Embryo model unlocks “black box” of human development

This stage of embryonic development was previously inaccessible to researchers.

Currently, scientists are only allowed to study human embryos for up to two weeks after fertilization — an international ethical standard known as the “14-day rule.”

Now, European scientists say they have created an accurate model of a human embryo at days 18-21, offering researchers a peak into what’s currently considered a “black box” in embryonic development — without violating any ethical guidelines.

A Human Embryo Model

Fourteen days after fertilization, a human embryo enters an important developmental stage known as “gastrulation.”

During the gastrulation stage, the embryo begins forming three layers of cells that will eventually develop into all the major systems, including the brain and nervous system. At this point in development, many birth defects and genetic diseases begin emerging, and scientists suspect that studying it could help us better understand, treat, or prevent such disorders.

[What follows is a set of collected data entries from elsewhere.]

--- config.mk ---
export PLATFORM = sky130hd
export DESIGN_NAME = csma_tx_ctrl
export DESIGN_NICKNAME = d
export VERILOG_FILES = /design/src/rtl/txc_pkg.sv /design/src/rtl/txc_frame_buf.sv /design/src/rtl/txc_lfsr.sv /design/src/rtl/txc_draw.sv /design/src/rtl/csma_tx_ctrl.sv
export SDC_FILE = /design/constraint.sdc
export NUM_CORES = 1
export LEC_CHECK = 0
export BUFFER_PORTS_ARGS = -buffer_cell sky130_fd_sc_hd__buf_2
export CAP_MARGIN = 0
export CORE_AREA = 2 2 384 386
export DETAILED_ROUTE_END_ITERATION = 7
export DIE_AREA = 0 0 386 388
export PLACE_DENSITY_LB_ADDON = 0.05
export SLEW_MARGIN = 15
export SYNTH_ARGS = -nofsm -noshare
export SYNTH_HDL_FRONTEND = slang
export SYNTH_HIERARCHICAL = 1
export SYNTH_SLANG_ARGS = --single-unit
--- constraint.sdc ---
create_clock -name clk_i -period 3.4 [get_ports clk_i]
set_input_delay 0.34 -clock clk_i [delete_from_list [all_inputs] [get_ports clk_i]]
set_output_delay 0.34 -clock clk_i [all_outputs]
set_load 0.005 [all_outputs]
--- src/rtl/txc_pkg.sv ---
package txc_pkg;
    typedef enum logic [2:0] {
        ST_IDLE,
        ST_DEFER,
        ST_SEND,
        ST_JAM,
        ST_BACKOFF
    } txc_state_e;

    localparam int unsigned LFSR_W   = 16;
    localparam logic [7:0]  JAM_BYTE = 8'hAA;

    // one shift of the random source: taps 16,14,13,11
    function automatic logic [LFSR_W-1:0] lfsr_next(input logic [LFSR_W-1:0] v);
        return {v[LFSR_W-2:0], v[15] ^ v[13] ^ v[12] ^ v[10]};
    endfunction
endpackage

--- src/rtl/txc_frame_buf.sv ---
module txc_frame_buf #(
    parameter int unsigned DEPTH = 128,
    parameter int unsigned AW    = $clog2(DEPTH)
) (
    input  logic          clk_i,
    input  logic          we_i,
    input  logic [AW-1:0] waddr_i,
    input  logic [7:0]    wdata_i,
    input  logic [AW-1:0] raddr_i,
    output logic [7:0]    rdata_o
);
    logic [7:0] mem_q [DEPTH];

    always_ff @(posedge clk_i) begin
        if (we_i) begin
            mem_q[waddr_i] <= wdata_i;
        end
    end

    assign rdata_o = mem_q[raddr_i];
endmodule

--- src/rtl/txc_lfsr.sv ---
module txc_lfsr
    import txc_pkg::*;
#(
    parameter logic [LFSR_W-1:0] SEED = 16'hACE1
) (
    input  logic              clk_i,
    input  logic              rst_ni,
    input  logic              step_i,
    output logic [LFSR_W-1:0] value_o
);
    logic [LFSR_W-1:0] lfsr_d, lfsr_q;

    always_comb begin
        lfsr_d = step_i ? lfsr_next(lfsr_q) : lfsr_q;
    end

    always_ff @(posedge clk_i or negedge rst_ni) begin
        if (!rst_ni) lfsr_q <= SEED;
        else         lfsr_q <= lfsr_d;
    end

    assign value_o = lfsr_q;


    lfsr_idle_chk: assert property (@(posedge clk_i) disable iff (!rst_ni)
        !step_i |=> $stable(lfsr_q));


    lfsr_live_chk: assert property (@(posedge clk_i) disable iff (!rst_ni)
        lfsr_q != '0);
endmodule

--- src/rtl/txc_draw.sv ---
module txc_draw #(
    parameter int unsigned MAX_EXP = 10,
    parameter int unsigned ATT_W   = 5,
    parameter int unsigned SRC_W   = 16
) (
    input  logic [ATT_W-1:0]   attempt_i,
    input  logic [SRC_W-1:0]   rand_i,
    output logic [MAX_EXP-1:0] slots_o
);
    // bit g of the window opens once the attempt number exceeds g
    for (genvar g = 0; g < MAX_EXP; g++) begin : g_win
        assign slots_o[g] = rand_i[g] & (int'(attempt_i) > g);
    end
endmodule

--- src/rtl/csma_tx_ctrl.sv ---
module csma_tx_ctrl
    import txc_pkg::*;
#(
    parameter int unsigned       BUF_DEPTH     = 128,
    parameter int unsigned       MIN_LEN       = 64,
    parameter int unsigned       JAM_LEN       = 4,   // at least 2
    parameter int unsigned       ATTEMPT_LIMIT = 16,
    parameter int unsigned       MAX_EXP       = 10,
    parameter logic [LFSR_W-1:0] LFSR_SEED     = 16'hACE1
) (
    input  logic       clk_i,
    input  logic       rst_ni,
    input  logic       in_valid_i,
    input  logic [7:0] in_data_i,
    input  logic       in_sof_i,
    input  logic       in_last_i,
    output logic       in_ready_o,
    input  logic       carrier_sense_i,
    input  logic       collision_i,
    input  logic       slot_tick_i,
    output logic       tx_valid_o,
    output logic [7:0] tx_data_o,
    output logic       tx_done_o,
    output logic       tx_excess_o
);
    localparam int unsigned AW    = $clog2(BUF_DEPTH);
    localparam int unsigned LEN_W = $clog2(BUF_DEPTH + 1);
    localparam int unsigned SPAN  = (BUF_DEPTH > MIN_LEN) ? BUF_DEPTH : MIN_LEN;
    localparam int unsigned CNT_W = $clog2(SPAN + 1);
    localparam int unsigned ATT_W = $clog2(ATTEMPT_LIMIT + 1);
    localparam int unsigned JC_W  = $clog2(JAM_LEN + 1);

    typedef struct packed {
        txc_state_e         state;
        logic [LEN_W-1:0]   len;
        logic [CNT_W-1:0]   rptr;
        logic [JC_W-1:0]    jcnt;
        logic [ATT_W-1:0]   attempt;
        logic [MAX_EXP-1:0] boff;
        logic               tx_valid;
        logic [7:0]         tx_data;
        logic               done;
        logic               excess;
    } ctl_t;

    ctl_t r_d, r_q;

    logic              buf_we;
    logic [LEN_W-1:0]  wr_idx;
    logic [7:0]        buf_rdata;
    logic              lfsr_step;
    logic [LFSR_W-1:0] lfsr_val;
    logic [ATT_W-1:0]  att_next;
    logic [MAX_EXP-1:0] draw;
    logic [CNT_W-1:0]  len_ext;
    logic [CNT_W-1:0]  send_len;

    txc_frame_buf #(.DEPTH(BUF_DEPTH), .AW(AW)) frame_buf_i (
        .clk_i   (clk_i),
        .we_i    (buf_we),
        .waddr_i (wr_idx[AW-1:0]),
        .wdata_i (in_data_i),
        .raddr_i (r_q.rptr[AW-1:0]),
        .rdata_o (buf_rdata)
    );

    txc_lfsr #(.SEED(LFSR_SEED)) lfsr_i (
        .clk_i   (clk_i),
        .rst_ni  (rst_ni),
        .step_i  (lfsr_step),
        .value_o (lfsr_val)
    );

    txc_draw #(.MAX_EXP(MAX_EXP), .ATT_W(ATT_W), .SRC_W(LFSR_W)) draw_i (
        .attempt_i (att_next),
        .rand_i    (lfsr_val),
        .slots_o   (draw)
    );

    assign wr_idx   = in_sof_i ? '0 : r_q.len;
    assign att_next = r_q.attempt + ATT_W'(1);
    assign len_ext  = CNT_W'(r_q.len);
    assign send_len = (len_ext < CNT_W'(MIN_LEN)) ? CNT_W'(MIN_LEN) : len_ext;

    always_comb begin
        r_d          = r_q;
        r_d.tx_valid = 1'b0;
        r_d.tx_data  = '0;
        r_d.done     = 1'b0;
        r_d.excess   = 1'b0;
        buf_we       = 1'b0;
        lfsr_step    = 1'b0;

        unique case (r_q.state)
            ST_IDLE: begin
                if (in_valid_i) begin
                    if (wr_idx < LEN_W'(BUF_DEPTH)) begin
                        buf_we  = 1'b1;
                        r_d.len = wr_idx + LEN_W'(1);
                    end
                    if (in_last_i) begin
                        r_d.state   = ST_DEFER;
                        r_d.attempt = '0;
                    end
                end
            end
            ST_DEFER: begin
                if (!carrier_sense_i) begin
                    r_d.state = ST_SEND;
                    r_d.rptr  = '0;
                end
            end
            ST_SEND: begin
                r_d.tx_valid = 1'b1;
                if (collision_i) begin
                    r_d.tx_data = JAM_BYTE;
                    r_d.jcnt    = JC_W'(1);
                    r_d.state   = ST_JAM;
                end else begin
                    r_d.tx_data = (r_q.rptr < len_ext) ? buf_rdata : 8'h00;
                    r_d.rptr    = r_q.rptr + CNT_W'(1);
                    if (r_q.rptr == send_len - CNT_W'(1)) begin
                        r_d.state = ST_IDLE;
                        r_d.done  = 1'b1;
                        r_d.len   = '0;
                    end
                end
            end
            ST_JAM: begin
                r_d.tx_valid = 1'b1;
                r_d.tx_data  = JAM_BYTE;
                r_d.jcnt     = r_q.jcnt + JC_W'(1);
                if (r_q.jcnt == JC_W'(JAM_LEN - 1)) begin
                    if (att_next == ATT_W'(ATTEMPT_LIMIT)) begin
                        r_d.state   = ST_IDLE;
                        r_d.excess  = 1'b1;
                        r_d.len     = '0;
                        r_d.attempt = '0;
                    end else begin
                        lfsr_step   = 1'b1;
                        r_d.attempt = att_next;
                        r_d.boff    = draw;
                        r_d.state   = (draw == '0) ? ST_DEFER : ST_BACKOFF;
                    end
                end
            end
            ST_BACKOFF: begin
                if (slot_tick_i) begin
                    r_d.boff = r_q.boff - MAX_EXP'(1);
                    if (r_q.boff == MAX_EXP'(1)) begin
                        r_d.state = ST_DEFER;
                    end
                end
            end
            default: r_d.state = ST_IDLE;
        endcase
    end

    always_ff @(posedge clk_i or negedge rst_ni) begin
        if (!rst_ni) begin
            r_q <= '{state: ST_IDLE, default: '0};
        end else begin
            r_q <= r_d;
        end
    end

    assign in_ready_o  = (r_q.state == ST_IDLE);
    assign tx_valid_o  = r_q.tx_valid;
    assign tx_data_o   = r_q.tx_data;
    assign tx_done_o   = r_q.done;
    assign tx_excess_o = r_q.excess;


    defer_quiet_chk: assert property (@(posedge clk_i) disable iff (!rst_ni)
        (r_q.state == ST_DEFER && carrier_sense_i) |=> !tx_valid_o);


    jam_start_chk: assert property (@(posedge clk_i) disable iff (!rst_ni)
        (r_q.state == ST_SEND && collision_i) |=> (tx_valid_o && tx_data_o == JAM_BYTE));


    backoff_hold_chk: assert property (@(posedge clk_i) disable iff (!rst_ni)
        (r_q.state == ST_BACKOFF && !slot_tick_i) |=>
            (r_q.state == ST_BACKOFF && $stable(r_q.boff)));


    len_frozen_chk: assert property (@(posedge clk_i) disable iff (!rst_ni)
        (r_q.state == ST_DEFER || r_q.state == ST_BACKOFF) |=> $stable(r_q.len));


    done_with_byte_chk: assert property (@(posedge clk_i) disable iff (!rst_ni)
        tx_done_o |-> (tx_valid_o && !tx_excess_o));


    drop_ready_chk: assert property (@(posedge clk_i) disable iff (!rst_ni)
        tx_excess_o |-> (in_ready_o && tx_valid_o && tx_data_o == JAM_BYTE));


    attempt_bound_chk: assert property (@(posedge clk_i) disable iff (!rst_ni)
        r_q.attempt < ATT_W'(ATTEMPT_LIMIT));
endmodule

==> impl_metrics.env <==
export IMPL_core_sq_um=145000
export IMPL_dr_pass1_iters=6
export IMPL_period_minus_slack_ns=3.30
export IMPL_crit_buf_inv=2
export IMPL_slowest_stage="mux4_2"
export IMPL_timing_fmax_mhz=303
export IMPL_cts_tree="built"
export IMPL_die_x_microns=386
export IMPL_cp_cell_sequence="buf_12 > buf_4 > mux4_2 > mux4_2 > mux4_2 > mux2_2 > and4_1"
export IMPL_synth_top_area_share_pct=70.8
export IMPL_drive_gt1_share_pct=35.0
export IMPL_power_leakage_nw=16.6
export IMPL_cp_end_kind="flop"
export IMPL_syn_inst=2045
export IMPL_syn2layout_area_growth_pct=20.0
export IMPL_routedWlPerCell_microns=28.0
export IMPL_final_period_utilization_pct=97.0
export IMPL_diodes=0
export IMPL_fillers=13300
export IMPL_clock_path_buffers=3
export IMPL_clk_pin_slew_ns=0.06
export IMPL_critPathMaxStageDelay_ns=0.60
export IMPL_hp_class="input port to flop"
export IMPL_numCtsBuffers=131
export IMPL_pre_cts_ws_ns=0.0610
export IMPL_yosys_register_bits=1088
export IMPL_path_class="flop to flop"
export IMPL_vdd_drop_max_mv=0.393
export IMPL_cts_resized=0
export IMPL_antenna_found_initial=15
export IMPL_min_path_cells=4
export IMPL_rsz0062_at_grt="no"
export IMPL_syn_nets=2076
export IMPL_overflow=0
export IMPL_ios=28
export IMPL_worstPathRequired_ns=4.03
export IMPL_cap_violations=0
export IMPL_grt_max_degree=81
export IMPL_synth_seq_area_share_pct=74.5
export IMPL_synth_area_sq_um=43500
export IMPL_viasPerCell=4.93
export IMPL_status="finished, final reports clean"
export IMPL_crit_family="multiplexers"
export IMPL_portBuffers=27
export IMPL_die_h_microns=388
export IMPL_rows=140
export IMPL_synth_async_reset_ratio_pct=5.88
export IMPL_design_die_area_sq_um=150000
export IMPL_cp_arrival_ns=3.93
export IMPL_yosysTopAreaCell="edfxtp_1"
export IMPL_htree_levels=4
export IMPL_path_depth=7
export IMPL_finalHoldViolations=0
export IMPL_cts_sinks=1088
export IMPL_drt_iter0_markers=1880
export IMPL_slew_viol_final=0
export IMPL_start_kind="flop"
export IMPL_fin_area_sq_um=52200
export IMPL_drcViolationCount=0
export IMPL_final_nets=2377
export IMPL_avgSynthCellArea_sq_um=21.2
export IMPL_grt_first_pass_wirelength_microns=175000
export IMPL_slew_headroom_pct=26.3
export IMPL_p_per_area_nw_per_um2=748
export IMPL_cts_root_buffer="clkbuf_16"
export IMPL_grtUsageTotal_pct=16.5
export IMPL_globalplace_congestion=0.773
export IMPL_finalSetupTns_ns=0
export IMPL_r2r_cells=7
export IMPL_hpwl_microns=79300
export IMPL_via_count=21500
export IMPL_mostFrequentLayoutCells="edfxtp_1 (1024), mux4_2 (336), buf_4 (226)"
export IMPL_placedInstanceArea_sq_um=47800
export IMPL_synthFlopType="edfxtp_1"
export IMPL_tightest_slew_ns=1.10
export IMPL_crit_fanout=13
export IMPL_grt_pass1_vias=22600
export IMPL_crit_top_cell="mux4_2"
export IMPL_synth_top_cells_by_area="edfxtp_1 (71%), mux4_2 (17%), dfrtp_1 (3.2%)"
export IMPL_clkLatencyLatePin_ns=0.76
export IMPL_finalClockSkew_ns=0.0185
export IMPL_final_common_cell="edfxtp_1"
export IMPL_synth_distinct_cells=65
export IMPL_synth_edf_count=1024
export IMPL_layout_setup_ws_ns=0.101
export IMPL_drtAntennaViolNets=0
export IMPL_setup_viol=0
export IMPL_initial_core_util_pct=29.9
export IMPL_routed_wl_microns=122000
export IMPL_yosysWarnings=6
where the power goes:
| part | switching [mW] | leakage [nW] | total, mW | internal (mW) |
|---|---|---|---|---|
| Combinational | 5.22 | 4.49 | 10.0 | 4.78 |
| Clock | 5.63 | 2.08 | 13.8 | 8.18 |
| Sequential | 0.301 | 10.0 | 15.2 | 14.9 |
worst register-to-register path, delay by kind of cell (launching register included):
kind	cells	cell delay (ns)
buffers and inverters	2	0.50
flip-flops	1	0.52
AND/OR/NAND/NOR	1	0.15
multiplexers	4	2.01
layout make-up:
type                    instances  area [sq um]  share of cell area [%]
clock inverters                75           830                    1.59
clock buffers                 161          3440                    6.60
repair buffers                287          2590                    4.97
well taps                    1917          2400                    4.60
inverters                      17          63.8                   0.122
flip-flops and latches       1088         32400                    62.1
multi-input cells             821         10500                    20.0
flip-flops by register name, summed over array words and instances, names as in the netlist:
signal	cells
tx_excess_o	1
tx_done_o	1
tx_valid_o	1
len_ext	8
tx_data_o	8
frame_buf_i/mem_q	1024
r_q	29
lfsr_i/value_o	16
Yosys cell counts, types with 11 or more instances:
cell type	n
buf_4	19
dfrtp_1	56
nand3_1	29
nor2_1	168
buf_1	18
ha_1	15
nor2b_1	13
a21oi_1	19
mux4_2	336
mux2_2	17
o21ai_0	31
nand2_1	37
nor3_1	27
nand2b_1	11
buf_2	17
edfxtp_1	1024
clkbuf_1	61
inv_1	17
xor2_1	11
cells by family (layout without fill, tap and decap cells):
group / Yosys count / in the layout / synth area share (%)
compound gates: 102 / 102 / 1.64
fa+ha+maj: 15 / 15 / 0.432
buf+inv: 136 / 540 / 1.48
xor+xnor: 20 / 20 / 0.438
flops: 1088 / 1088 / 74.5
simple gates: 323 / 323 / 3.40
mux: 361 / 361 / 18.1
path summary, 6_finish.rpt:
path / start / end / slack, ns
max in group asynchronous: rst_ni / lfsr_i/value_o[11]$_DFFE_PN1P_ / 2.48
worst min register to register: lfsr_i/value_o[14]$_DFFE_PN0P_ / lfsr_i/value_o[14]$_DFFE_PN0P_ / 0.51
worst max-delay path: r_q[29]$_DFFE_PN0P_ / tx_data_o[4]$_DFF_PN0_ / 0.10
worst min-delay path: in_last_i / r_q[22]$_DFFE_PN0P_ / 0.09
min in group asynchronous: rst_ni / len_ext[0]$_DFFE_PN0P_ / 0.19
worst max register to register: r_q[29]$_DFFE_PN0P_ / tx_data_o[4]$_DFF_PN0_ / 0.10
stage by stage:
stage                     instances  hold WS, ns  util [%]  power [mW]
after floorplan                2045       0.0444         -        21.5
final                          4366       0.0905      35.9        39.0
after global routing           4366       0.0676      35.9        40.7
after detailed placement       4126        0.442      32.9        25.7
after global placement         4126        0.433      32.9        25.7
after CTS                      4366      0.00246      35.9        39.8
repair_timing:
action	CTS	global route
hold endpoints to repair	29	0
hold buffers	4	0
setup buffers	0	0
per-layer routing:
layer	share of wire (%)	track usage [%]
met1	47	23.9
met2	47	25.8
met3	4.8	3.03
met4	1.5	3.59
met5	0	0
(Power assumes the default switching activity.)
**config.mk**
```make
export PLATFORM = sky130hd
export DESIGN_NAME = dac_in_port
export DESIGN_NICKNAME = d
export VERILOG_FILES = /design/src/rtl/dac_in_pkg.sv /design/src/rtl/dac_in_edge.sv /design/src/rtl/dac_in_fmt.sv /design/src/rtl/dac_in_pair.sv /design/src/rtl/dac_in_port.sv
export SDC_FILE = /design/constraint.sdc
export NUM_CORES = 1
export LEC_CHECK = 0
export ABC_AREA = 1
export ABC_CLOCK_PERIOD_IN_PS = 2500
export CAP_MARGIN = 0
export CORE_MARGIN = 2
export CORE_UTILIZATION = 54
export DETAILED_ROUTE_END_ITERATION = 16
export DONT_BUFFER_PORTS = 1
export PLACE_DENSITY = 0.77
export SLEW_MARGIN = 20
export SYNTH_ARGS = -nofsm -noshare
export SYNTH_HDL_FRONTEND = slang
export SYNTH_HIERARCHICAL = 1
export SYNTH_SLANG_ARGS = --single-unit
```
**constraint.sdc**
```tcl
create_clock -name clk_i -period 2.5 [get_ports clk_i]
set_input_delay 0.375 -clock clk_i [delete_from_list [all_inputs] [get_ports clk_i]]
set_output_delay 0.375 -clock clk_i [all_outputs]
set_load 0.01 [all_outputs]
```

Our model produces part of the blueprint of a human.

Alfonso Martinez-Arias

But ethical concerns about human experimentation have led international scientific bodies to forbid research on the developing human embryo during this stage.

To create a model of an embryo at this vital stage of development, researchers from the University of Cambridge and the Hubrecht Institute in the Netherlands started with embryonic stem cells.

After placing precise numbers of the stem cells into wells, the researchers treated them with chemicals. Those chemicals prompted the cells to spontaneously form into “gastruloids” — embryo-like 3D structures that lack the cells that would eventually form a brain.

According to the team’s study, which was published in the journal Nature, their gastruloids stopped developing after three days, but at that point, they already resembled an 18 to 21 day old human embryo, complete with the trio of cell layers characteristic of gastrulation.

“This is a hugely exciting new model system, which will allow us to reveal and probe the processes of early human embryonic development in the lab for the first time,” researcher Naomi Moris said in a news release.

From left to right, the human embryo model at 24 hours, 48 hours, and 72 hours. The DNA is blue, the neural cells are magenta, and the mesodermal cells are green. Naomi Moris / University of Cambridge

Exploring Embryonic Development

In 2018, the team behind this study published research noting the similarities between mouse gastruloids and actual mouse embryos.

Gastruloids are easier to create in large numbers than real embryos, which must start with fertilizing an egg, so that discovery was a boon for embryonic development researchers.

But however similar mouse gastruloids are to mouse embryos, they are both still a far cry from humans’, so researchers moved on to constructing human versions.

These human gastruloids aren’t exactly a perfect model of a human embryo, either — as Rice University stem cell biologist Aryeh Warmflash, who wasn’t involved in the study, told Science Magazine, they appear to have different patterns of gene expression.

Still, researchers now have their best model yet of a human embryo at a previously inaccessible stage of development. And because these cells could never form into an actual human embryo or survive in a womb, they don’t violate ethical standards.

Now, the researchers plan to use their human embryo model to study standard embryonic development during gastrulation. They also plan to create gastruloids with specific mutations to study what happens when development goes awry.

“Our model produces part of the blueprint of a human,” researcher Alfonso Martinez-Arias told Reuters. “It’s exciting to witness the developmental processes that until now have been hidden from view — and from study.”